Exercise brief:
Repeat the whole listing exactly, leaving nothing out.

Exercise inputs section start

What follows belongs to an exercise in optimizing a design on an open flow for small area, a short achievable clock period and few clock cycles; a production flow would make more cautious choices. RTL that was checked went through simulation tests only; none was proved equivalent to the original.

==> 10-27 <==
==> flow/design.v <==
module rc_ramp #(
    parameter W   = 33,
    parameter SGN = 0
) (
    input  wire         clk,
    input  wire         cap,       
    input  wire         prep,      
    input  wire         dstep,     
    input  wire [5:0]   cnt,
    input  wire         fin,       
    input  wire         xfer,      
    input  wire         step,      
    input  wire [W-1:0] x0_in,
    input  wire [W-1:0] x1_in,
    input  wire [8:0]   R,
    input  wire [8:0]   n,
    output reg  [W-1:0] X
);
    reg [W-1:0] x0;      
    reg [W-1:0] sh;      
    reg [W-1:0] qp;      
    reg [7:0]   ra;      
    reg [9:0]   rb;      
    reg         neg;
    wire [W:0] x0e  = SGN ? {x0[W-1], x0} : {1'b0, x0};
    wire [W:0] x1e  = SGN ? {sh[W-1], sh} : {1'b0, sh};
    wire [W:0] diff = x1e - x0e;
    wire [W:0] mag  = diff[W] ? (~diff + 1'b1) : diff;
    wire       b     = sh[W-1];
    wire [8:0] ra2   = {ra, b};
    wire       qa    = (ra2 >= R);
    wire [8:0] ra_n  = qa ? (ra2 - R) : ra2;
    wire [9:0] rb2   = {rb[8:0], 1'b0} + (b ? {1'b0, n} : 10'd0);
    wire       ge2   = (rb2 >= {R, 1'b0});
    wire       ge1   = (rb2 >= {1'b0, R});
    wire [9:0] rb_n  = ge2 ? (rb2 - {R, 1'b0}) : (ge1 ? (rb2 - {1'b0, R}) : rb2);
    wire [1:0] dig   = ge2 ? 2'd2 : {1'b0, ge1};
    wire       c0r   = ({rb[8:0], 1'b0} >= {1'b0, R});
    wire [9:0] rem0  = c0r ? ({rb[8:0], 1'b0} - {1'b0, R}) : ({rb[8:0], 1'b0} + {1'b0, R});
    wire [W-1:0] xini = x0 + (neg ? ~qp : qp) + {{(W-1){1'b0}}, neg ^ c0r};
    always @(posedge clk) begin
        if (cap) begin
            x0 <= x0_in;
            sh <= x1_in;
        end else if (prep) begin
            sh  <= mag[W-1:0];
            neg <= diff[W];
            qp  <= {W{1'b0}};
            ra  <= 8'd0;
            rb  <= 10'd0;
        end else if (dstep && (cnt < W)) begin
            sh <= {sh[W-2:0], qa};
            ra <= ra_n[7:0];
            rb <= rb_n;
            qp <= {qp[W-2:0], 1'b0} + {{(W-2){1'b0}}, dig};
        end else if (fin) begin
            x0 <= xini;
            rb <= rem0;
        end
    end
    reg [W-1:0] qd;
    reg [9:0]   rem, rd2, tr;
    reg         aneg;
    wire [10:0] rem2 = {1'b0, rem} + {1'b0, rd2};
    wire        cy   = (rem2 >= {1'b0, tr});
    wire [10:0] rem3 = cy ? (rem2 - {1'b0, tr}) : rem2;
    always @(posedge clk) begin
        if (xfer) begin
            X    <= x0;
            qd   <= sh;
            rem  <= rb;
            rd2  <= {1'b0, ra, 1'b0};
            tr   <= {R, 1'b0};
            aneg <= neg;
        end else if (step) begin
            rem <= rem3[9:0];
            X   <= X + (aneg ? ~qd : qd) + {{(W-1){1'b0}}, aneg ^ cy};
        end
    end
endmodule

Exercise inputs section end

Solved exercise:
What follows belongs to an exercise in optimizing a design on an open flow for small area, a short achievable clock period and few clock cycles; a production flow would make more cautious choices. RTL that was checked went through simulation tests only; none was proved equivalent to the original.

==> 10-27 <==
==> flow/design.v <==
module rc_ramp #(
    parameter W   = 33,
    parameter SGN = 0
) (
    input  wire         clk,
    input  wire         cap,       
    input  wire         prep,      
    input  wire         dstep,     
    input  wire [5:0]   cnt,
    input  wire         fin,       
    input  wire         xfer,      
    input  wire         step,      
    input  wire [W-1:0] x0_in,
    input  wire [W-1:0] x1_in,
    input  wire [8:0]   R,
    input  wire [8:0]   n,
    output reg  [W-1:0] X
);
    reg [W-1:0] x0;      
    reg [W-1:0] sh;      
    reg [W-1:0] qp;      
    reg [7:0]   ra;      
    reg [9:0]   rb;      
    reg         neg;
    wire [W:0] x0e  = SGN ? {x0[W-1], x0} : {1'b0, x0};
    wire [W:0] x1e  = SGN ? {sh[W-1], sh} : {1'b0, sh};
    wire [W:0] diff = x1e - x0e;
    wire [W:0] mag  = diff[W] ? (~diff + 1'b1) : diff;
    wire       b     = sh[W-1];
    wire [8:0] ra2   = {ra, b};
    wire       qa    = (ra2 >= R);
    wire [8:0] ra_n  = qa ? (ra2 - R) : ra2;
    wire [9:0] rb2   = {rb[8:0], 1'b0} + (b ? {1'b0, n} : 10'd0);
    wire       ge2   = (rb2 >= {R, 1'b0});
    wire       ge1   = (rb2 >= {1'b0, R});
    wire [9:0] rb_n  = ge2 ? (rb2 - {R, 1'b0}) : (ge1 ? (rb2 - {1'b0, R}) : rb2);
    wire [1:0] dig   = ge2 ? 2'd2 : {1'b0, ge1};
    wire       c0r   = ({rb[8:0], 1'b0} >= {1'b0, R});
    wire [9:0] rem0  = c0r ? ({rb[8:0], 1'b0} - {1'b0, R}) : ({rb[8:0], 1'b0} + {1'b0, R});
    wire [W-1:0] xini = x0 + (neg ? ~qp : qp) + {{(W-1){1'b0}}, neg ^ c0r};
    always @(posedge clk) begin
        if (cap) begin
            x0 <= x0_in;
            sh <= x1_in;
        end else if (prep) begin
            sh  <= mag[W-1:0];
            neg <= diff[W];
            qp  <= {W{1'b0}};
            ra  <= 8'd0;
            rb  <= 10'd0;
        end else if (dstep && (cnt < W)) begin
            sh <= {sh[W-2:0], qa};
            ra <= ra_n[7:0];
            rb <= rb_n;
            qp <= {qp[W-2:0], 1'b0} + {{(W-2){1'b0}}, dig};
        end else if (fin) begin
            x0 <= xini;
            rb <= rem0;
        end
    end
    reg [W-1:0] qd;
    reg [9:0]   rem, rd2, tr;
    reg         aneg;
    wire [10:0] rem2 = {1'b0, rem} + {1'b0, rd2};
    wire        cy   = (rem2 >= {1'b0, tr});
    wire [10:0] rem3 = cy ? (rem2 - {1'b0, tr}) : rem2;
    always @(posedge clk) begin
        if (xfer) begin
            X    <= x0;
            qd   <= sh;
            rem  <= rb;
            rd2  <= {1'b0, ra, 1'b0};
            tr   <= {R, 1'b0};
            aneg <= neg;
        end else if (step) begin
            rem <= rem3[9:0];
            X   <= X + (aneg ? ~qd : qd) + {{(W-1){1'b0}}, aneg ^ cy};
        end
    end
endmodule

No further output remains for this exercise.